1980年の本。「イスラームの原理性」「理念と現実」「 イスラーム再興の可能性」の3章で構成されています。
これまでその思想の原理や宗教的日常について書かれた本に触れてきましたが、この本はムハンマド以降の戦争と政治、世界のなかでイスラームの抱える現状(1980年の時点)まで包括して書かれています。「現代のイスラーム」理解に、一歩近づけたかな。
イスラーム社会には戦後の日本との共通点があるけれど、「グローバリズム」の波の感じ方の土台の精神性に圧倒的な違いがあるように感じました。
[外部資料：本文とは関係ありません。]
This design comes from an exercise in tuning for small area on the open sky130 flow, not from production work.
Function was checked by simulation only, so behaviour that the tests miss may differ from the original.
Power figures rest on the tool's default switching activity, not on a simulated workload.

== run 1 ==
## dac_spi_rx
module dac_spi_rx #(
  parameter int SYNC_STAGES = 2,
  parameter int NBITS       = 24,
  parameter int NCH         = 16
) (
  input  logic        clk,
  input  logic        rst,
  input  logic        spi_sync,
  input  logic        spi_sclk,
  input  logic        spi_data,
  input  logic [3:0]  rd_addr,
  output logic [15:0] rd_data,
  output logic        rx_valid,
  output logic [3:0]  rx_comm,
  output logic [3:0]  rx_addr,
  output logic [15:0] rx_data,
  output logic        frame_err,
  output logic        busy
);
  logic sync_s, sync_rise, sync_fall;
  logic sclk_s, sclk_rise, sclk_fall;
  logic data_s, data_rise, data_fall;
  logic unused_edges;
  spi_in_sync #(.STAGES(SYNC_STAGES), .RST_VAL(1'b1)) u_sync_sync (
    .clk(clk), .rst(rst), .din(spi_sync), .dout(sync_s), .rise(sync_rise), .fall(sync_fall));
  spi_in_sync #(.STAGES(SYNC_STAGES), .RST_VAL(1'b1)) u_sclk_sync (
    .clk(clk), .rst(rst), .din(spi_sclk), .dout(sclk_s), .rise(sclk_rise), .fall(sclk_fall));
  spi_in_sync #(.STAGES(SYNC_STAGES), .RST_VAL(1'b0)) u_data_sync (
    .clk(clk), .rst(rst), .din(spi_data), .dout(data_s), .rise(data_rise), .fall(data_fall));
  assign unused_edges = ^{sync_s, sclk_s, sclk_rise, data_rise, data_fall};
  dac_spi_pkg::rx_state_e                 state_q, state_d;
  logic [dac_spi_pkg::DAC_FRAME_BITS-1:0] sr_q, sr_d;
  logic [4:0]                cnt_q, cnt_d;
  logic                      rx_valid_q, rx_valid_d;
  logic                      frame_err_q, frame_err_d;
  logic [3:0]                rx_comm_q, rx_comm_d;
  logic [3:0]                rx_addr_q, rx_addr_d;
  logic [15:0]               rx_data_q, rx_data_d;
  logic                      good;
  always_comb begin
  ...
==> flow/config.mk <==
export PLATFORM = sky130hd
export DESIGN_NAME = dac_spi_rx
export DESIGN_NICKNAME = dac_spi_rx
export VERILOG_FILES = /design/flow/design.v
export SDC_FILE = /design/flow/constraint.sdc
export NUM_CORES = 4
export LEC_CHECK = 0
export CAP_MARGIN = 20
export CORE_MARGIN = 2
export CORE_UTILIZATION = 40
export CTS_BUF_LIST = sky130_fd_sc_hd__clkbuf_8
export CTS_CLUSTER_DIAMETER = 50
export CTS_CLUSTER_SIZE = 20
export GPL_TIMING_DRIVEN = 0
export SLEW_MARGIN = 20
==> flow/constraint.sdc <==
create_clock -name core_clock -period 5.0 [get_ports {clk}]
set_input_delay 1.0000 -clock core_clock [delete_from_list [all_inputs] [get_ports {clk}]]
set_output_delay 1.0000 -clock core_clock [all_outputs]
set_load 0.01 [all_outputs]
run.sh (not shown) runs the stock make flow with config.mk's settings and CLKGATE_MAP_FILE= SYNTH_SCRIPT=/design/flow/synth_recipe.tcl, a recipe that flattens the netlist after the stock synthesis.
Run 1 went all the way through the flow, and no timing, DRC or antenna check failed.
Modified inputs, run 2 compared to run 1
- a deleted CTS_CLUSTER_DIAMETER that had been 50
- a deleted CTS_BUF_LIST that had been sky130_fd_sc_hd__clkbuf_8
- a deleted CTS_CLUSTER_SIZE that had been 20
- a deleted GPL_TIMING_DRIVEN that had been 0
==> comparison <==
Run 2 -> run 1: sequential area share after synthesis delta 0, exact match. Total number of vias of run 1 is on par with run 2. Delta (run 2 minus run 1): clock skew shrank by 6.4 ps; fraction of layout cells with a size suffix above 1 now larger; final non-filler cell total went up; total power moved up. rd_data[6] as the endpoint of the most critical setup path was reported by run 1, and rd_data[2] by run 2.
> inputs changed (run 2 -> run 3)
- CTS_BUF_LIST now sky130_fd_sc_hd__clkbuf_8, previously not set
- CTS_CLUSTER_DIAMETER now 50, previously not set
- CTS_CLUSTER_SIZE now 20, previously not set
==> comparison <==
- Going from run 2 to run 3, worst hold-check slack shrinks by 5.4 ps.
- For the portion of the layout cell area used by clock cells, run 3 came in 4.4 points lower than run 2 did.
- Run 3 vs run 2: global-route track usage on met3 down in run 3
- Compared with run 2, in run 3 layout-stage area growth over the synthesis result went down by 5.7 points; sum of routed wire length over all layers went down by 2.2%; combinational fraction of design power went up by 1.3 points; final instance area went down by about 4.6%.

========
== P ==
The RTL this note starts from:
==> flow/design.v <==
`timescale 1ns/1ps
package dac_spi_pkg;
  localparam logic [3:0] CMD_WR_IN      = 4'h0;
  localparam logic [3:0] CMD_UPD        = 4'h1;
  localparam logic [3:0] CMD_WR_UPD_ALL = 4'h2;
  localparam logic [3:0] CMD_WR_UPD     = 4'h3;
  localparam int DAC_FRAME_BITS = 24;
  localparam int COMM_MSB       = 23;
  localparam int ADDR_MSB       = 19;
  localparam int DATA_MSB       = 15;
  typedef enum logic [1:0] {
    ST_IDLE  = 2'd0,
    ST_SHIFT = 2'd1,
    ST_DONE  = 2'd2
  } rx_state_e;
endpackage
`timescale 1ns/1ps
module spi_in_sync #(
  parameter int   STAGES  = 2,
  parameter logic RST_VAL = 1'b0
) (
  input  logic clk,
  input  logic rst,
  input  logic din,
  output logic dout,
  output logic rise,
  output logic fall
);
  logic [STAGES-1:0] sync_q, sync_d;
  logic              prev_q, prev_d;
  always_comb begin
    sync_d = {sync_q[STAGES-2:0], din};
    prev_d = sync_q[STAGES-1];
  end
  always_ff @(posedge clk or negedge rst) begin
    if (!rst) begin
      sync_q <= {STAGES{RST_VAL}};
      prev_q <= RST_VAL;
    end else begin
      sync_q <= sync_d;
      prev_q <= prev_d;
    end
  end
  assign dout = sync_q[STAGES-1];
  assign rise = dout & ~prev_q;
  assign fall = ~dout & prev_q;
endmodule
`timescale 1ns/1ps
module dac_spi_rx #(
  parameter int SYNC_STAGES = 2,
  parameter int NBITS       = 24,
  parameter int NCH         = 16
) (
  input  logic        clk,
  input  logic        rst,
  input  logic        spi_sync,
  input  logic        spi_sclk,
  input  logic        spi_data,
  input  logic [3:0]  rd_addr,
  output logic [15:0] rd_data,
  output logic        rx_valid,
  output logic [3:0]  rx_comm,
  output logic [3:0]  rx_addr,
  output logic [15:0] rx_data,
  output logic        frame_err,
  output logic        busy
);
  logic sync_s, sync_rise, sync_fall;
  logic sclk_s, sclk_rise, sclk_fall;
  logic data_s, data_rise, data_fall;
  logic unused_edges;
  spi_in_sync #(.STAGES(SYNC_STAGES), .RST_VAL(1'b1)) u_sync_sync (
    .clk(clk), .rst(rst), .din(spi_sync), .dout(sync_s), .rise(sync_rise), .fall(sync_fall));
  spi_in_sync #(.STAGES(SYNC_STAGES), .RST_VAL(1'b1)) u_sclk_sync (
    .clk(clk), .rst(rst), .din(spi_sclk), .dout(sclk_s), .rise(sclk_rise), .fall(sclk_fall));
  spi_in_sync #(.STAGES(SYNC_STAGES), .RST_VAL(1'b0)) u_data_sync (
    .clk(clk), .rst(rst), .din(spi_data), .dout(data_s), .rise(data_rise), .fall(data_fall));
  assign unused_edges = ^{sync_s, sclk_s, sclk_rise, data_rise, data_fall};
  dac_spi_pkg::rx_state_e                 state_q, state_d;
  logic [dac_spi_pkg::DAC_FRAME_BITS-1:0] sr_q, sr_d;
  logic [4:0]                cnt_q, cnt_d;
  logic                      rx_valid_q, rx_valid_d;
  logic                      frame_err_q, frame_err_d;
  logic [3:0]                rx_comm_q, rx_comm_d;
  logic [3:0]                rx_addr_q, rx_addr_d;
  logic [15:0]               rx_data_q, rx_data_d;
  logic                      good;
  always_comb begin
    state_d     = state_q;
    sr_d        = sr_q;
    cnt_d       = cnt_q;
    good        = 1'b0;
    frame_err_d = 1'b0;
    case (state_q)
      dac_spi_pkg::ST_IDLE: begin
        if (sync_fall) begin
          state_d = dac_spi_pkg::ST_SHIFT;
          cnt_d   = '0;
        end
      end
      dac_spi_pkg::ST_SHIFT: begin
        if (sclk_fall) begin
          sr_d = {sr_q[dac_spi_pkg::DAC_FRAME_BITS-2:0], data_s};
          if (cnt_q != 5'd31) cnt_d = cnt_q + 5'd1;
        end
        if (sync_rise) state_d = dac_spi_pkg::ST_DONE;
      end
      dac_spi_pkg::ST_DONE: begin
        state_d = dac_spi_pkg::ST_IDLE;
        if (cnt_q == 5'(NBITS)) good = 1'b1;
        else                    frame_err_d = 1'b1;
      end
      default: state_d = dac_spi_pkg::ST_IDLE;
    endcase
    rx_valid_d = good;
    rx_comm_d  = good ? sr_q[dac_spi_pkg::COMM_MSB -: 4]  : rx_comm_q;
    rx_addr_d  = good ? sr_q[dac_spi_pkg::ADDR_MSB -: 4]  : rx_addr_q;
    rx_data_d  = good ? sr_q[dac_spi_pkg::DATA_MSB -: 16] : rx_data_q;
  end
  always_ff @(posedge clk or negedge rst) begin
    if (!rst) begin
      state_q     <= dac_spi_pkg::ST_IDLE;
      cnt_q       <= '0;
      rx_valid_q  <= 1'b0;
      frame_err_q <= 1'b0;
      rx_comm_q   <= '0;
      rx_addr_q   <= '0;
      rx_data_q   <= '0;
    end else begin
      state_q     <= state_d;
      cnt_q       <= cnt_d;
      rx_valid_q  <= rx_valid_d;
      frame_err_q <= frame_err_d;
      rx_comm_q   <= rx_comm_d;
      rx_addr_q   <= rx_addr_d;
      rx_data_q   <= rx_data_d;
    end
  end
  always_ff @(posedge clk) sr_q <= sr_d;
  logic [NCH-1:0][15:0] in_r, out_r;      
  logic [3:0]           ptr_q;            
  logic                 ready_q;          
  logic                 pend_q;           
  logic                 run_q;            
  logic                 act;              
  logic                 c_wr;             
  logic                 p_hit, p_upd;
  logic [15:0]          in_new, out_new;
  assign c_wr  = (rx_comm_q[1:0] != 2'd1);
  assign act   = pend_q & (run_q | (ptr_q == 4'd0));
  assign p_hit = (ptr_q == rx_addr_q);
  assign p_upd = (rx_comm_q[1:0] == 2'd2) | (rx_comm_q[0] & p_hit);
  assign in_new  = (~ready_q | (act & c_wr & p_hit)) ? rx_data_q : in_r[0];
  assign out_new = (~ready_q | (act & p_upd)) ? in_new : out_r[0];
  always_ff @(posedge clk) begin
    in_r  <= {in_new,  in_r[NCH-1:1]};
    out_r <= {out_new, out_r[NCH-1:1]};
  end
  always_ff @(posedge clk or negedge rst) begin
    if (!rst) begin
      ptr_q   <= '0;
      ready_q <= 1'b0;
      pend_q  <= 1'b0;
      run_q   <= 1'b0;
    end else begin
      ptr_q <= ptr_q + 4'd1;
      if (ptr_q == 4'd15) ready_q <= 1'b1;
      if (good) begin
        pend_q <= (sr_q[dac_spi_pkg::COMM_MSB -: 2] == 2'd0);
      end else if (act) begin
        if (ptr_q == 4'd15) begin
          pend_q <= 1'b0;
          run_q  <= 1'b0;
        end else begin
          run_q  <= 1'b1;
        end
      end
    end
  end
  logic [3:0]  nq;       
  logic [1:0]  r_lo, r_hi;
  logic        r_c2, r_done;
  logic        r_hit, r_upd, r_new, use_rx, use_in;
  logic [3:0][15:0] r_out4, r_in4;
  logic [15:0] r_out, r_in;
  logic [3:0]  h0, h1;   
  assign nq = 4'd0 - ptr_q;
  assign r_lo[0] = rd_addr[0] ? ~nq[0] : nq[0];
  assign r_lo[1] = rd_addr[1] ? ~(rd_addr[0] ? (nq[1] ^ nq[0]) : nq[1])
                              :  (rd_addr[0] ? (nq[1] ^ nq[0]) : nq[1]);
  assign r_c2 = rd_addr[1] ? (nq[1] | (rd_addr[0] & nq[0])) : (nq[1] & rd_addr[0] & nq[0]);
  assign h0 = {2'b00, nq[3:2]};
  assign h1 = {2'b00, nq[3:2] + 2'd1};
  always_comb begin
    logic [1:0] e;
    e = r_c2 ? h1[1:0] : h0[1:0];
    r_hi[0] = rd_addr[2] ? ~e[0] : e[0];
    r_hi[1] = rd_addr[3] ? ~(rd_addr[2] ? (e[1] ^ e[0]) : e[1])
                         :  (rd_addr[2] ? (e[1] ^ e[0]) : e[1]);
  end
  always_comb begin
    logic lt1, lt2;
    lt1    = rd_addr[1] ? (ptr_q[1] & ~rd_addr[0] & ptr_q[0]) : (ptr_q[1] | (~rd_addr[0] & ptr_q[0]));
    lt2    = rd_addr[2] ? (ptr_q[2] & lt1) : (ptr_q[2] | lt1);
    r_done = rd_addr[3] ? (ptr_q[3] & lt2) : (ptr_q[3] | lt2);
  end
  always_comb begin
    for (int g = 0; g < 4; g++) begin
      r_out4[g] = out_r[4*g + r_lo];
      r_in4[g]  = in_r[4*g + r_lo];
    end
  end
  assign r_out = r_out4[r_hi];
  assign r_in  = r_in4[r_hi];
  assign r_hit = (rd_addr == rx_addr_q);
  assign r_upd = (rx_comm_q[1:0] == 2'd2) | (rx_comm_q[0] & r_hit);
  assign r_new = pend_q & ~(run_q & r_done) & r_upd;
  assign use_rx = ~ready_q | (r_new & c_wr & r_hit);
  assign use_in = r_new;
  always_comb begin
    if (use_rx)      rd_data = rx_data_q;
    else if (use_in) rd_data = r_in;
    else             rd_data = r_out;
  end
  assign rx_valid  = rx_valid_q;
  assign frame_err = frame_err_q;
  assign rx_comm   = rx_comm_q;
  assign rx_addr   = rx_addr_q;
  assign rx_data   = rx_data_q;
  assign busy      = (state_q == dac_spi_pkg::ST_SHIFT);
endmodule
Settings: LEC_CHECK=0, CAP_MARGIN=20, CORE_MARGIN=2, CORE_UTILIZATION=70, CTS_BUF_LIST=sky130_fd_sc_hd__clkbuf_16, CTS_CLUSTER_DIAMETER=60, CTS_CLUSTER_SIZE=50, GPL_TIMING_DRIVEN=0, PLACE_DENSITY=0.8, SLEW_MARGIN=20; clock period 5.0 ns.
--- input diff P..Q ---
==> flow/flow/run.sh (new file) <==
#!/bin/bash
# Own layout flow: the standard synthesis and ORFS steps, with three changes:
#  - port buffers use a small buffer cell instead of the default one,
#  - clock tree synthesis inserts no dummy balancing loads,
#  - after global routing, repair_timing recovers area on paths with positive slack.
set -euo pipefail
cd "$(dirname "$0")/.."
bash standard.sh synth > synth.log 2>&1
bash standard.sh \
  "BUFFER_PORTS_ARGS=-buffer_cell sky130_fd_sc_hd__buf_2" \
  "CTS_ARGS=-sink_clustering_enable -repair_clock_nets -sink_clustering_size 16 -sink_clustering_max_diameter 40 -buf_list {sky130_fd_sc_hd__clkbuf_4 sky130_fd_sc_hd__clkbuf_8} -dont_use_dummy_load" \
  "MATCH_CELL_FOOTPRINT=0" \
  finish > layout.log 2>&1
==> flow/standard.sh (new file) <==
#!/bin/bash
# synth_recipe.tcl (not shown) runs the flow's synth.tcl, then flattens the netlist and writes it again
# the make line also repeats each setting of config.mk as NAME=value (left out here)
make -C /OpenROAD-flow-scripts/flow DESIGN_CONFIG=/design/flow/config.mk WORK_HOME=/design/flow/orfs CLKGATE_MAP_FILE= SYNTH_SCRIPT=/design/flow/synth_recipe.tcl "${@:-finish}"
==> flow/config.mk <==
export PLATFORM = sky130hd
export DESIGN_NAME = dac_spi_rx
export DESIGN_NICKNAME = dac_spi_rx
export VERILOG_FILES = /design/flow/design.v
export SDC_FILE = /design/flow/constraint.sdc
export NUM_CORES = 4
export LEC_CHECK = 0
export CAP_MARGIN = 20
export CORE_MARGIN = 2
export CORE_UTILIZATION = 40
export GPL_TIMING_DRIVEN = 0
export SLEW_MARGIN = 20
removed: flow/run.sh
## What came out
Q: no failed stages, no open violations at the end. Of Q and P, the run reporting the lower global routing met2 resource utilization was Q. In the reports for Q and P, the larger reported leakage power belongs to P. [compare] base=P new=Q: number of cells upsized or downsized after cts -71; well-tap cell count now sits higher; net count reported at finish rose about 0.5%; post-route total power down 10%; slack of the critical path up 0.040 ns. Total length of routed met2 wires was lower in the run labelled P. Against P, Q reports a vertical die dimension that is higher.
この本は、前半で啓示宗教としてのイスラームがユダヤ教、キリスト教と対比して書かれており、中盤以降はイスラームと大乗仏教との共通性に触れながら、仏教そのものとの違いも語られます。軸をイスラームに置きながら、仏教理解の素地をもって世界の宗教全体をじわりじわりと理解していく流れ。
1980年の本なので、現代イスラームの地点は「イラン革命」までのところでまとめられています。わたしは中東の歴史に疎かったので、この本を通じてイラン革命までを学びました。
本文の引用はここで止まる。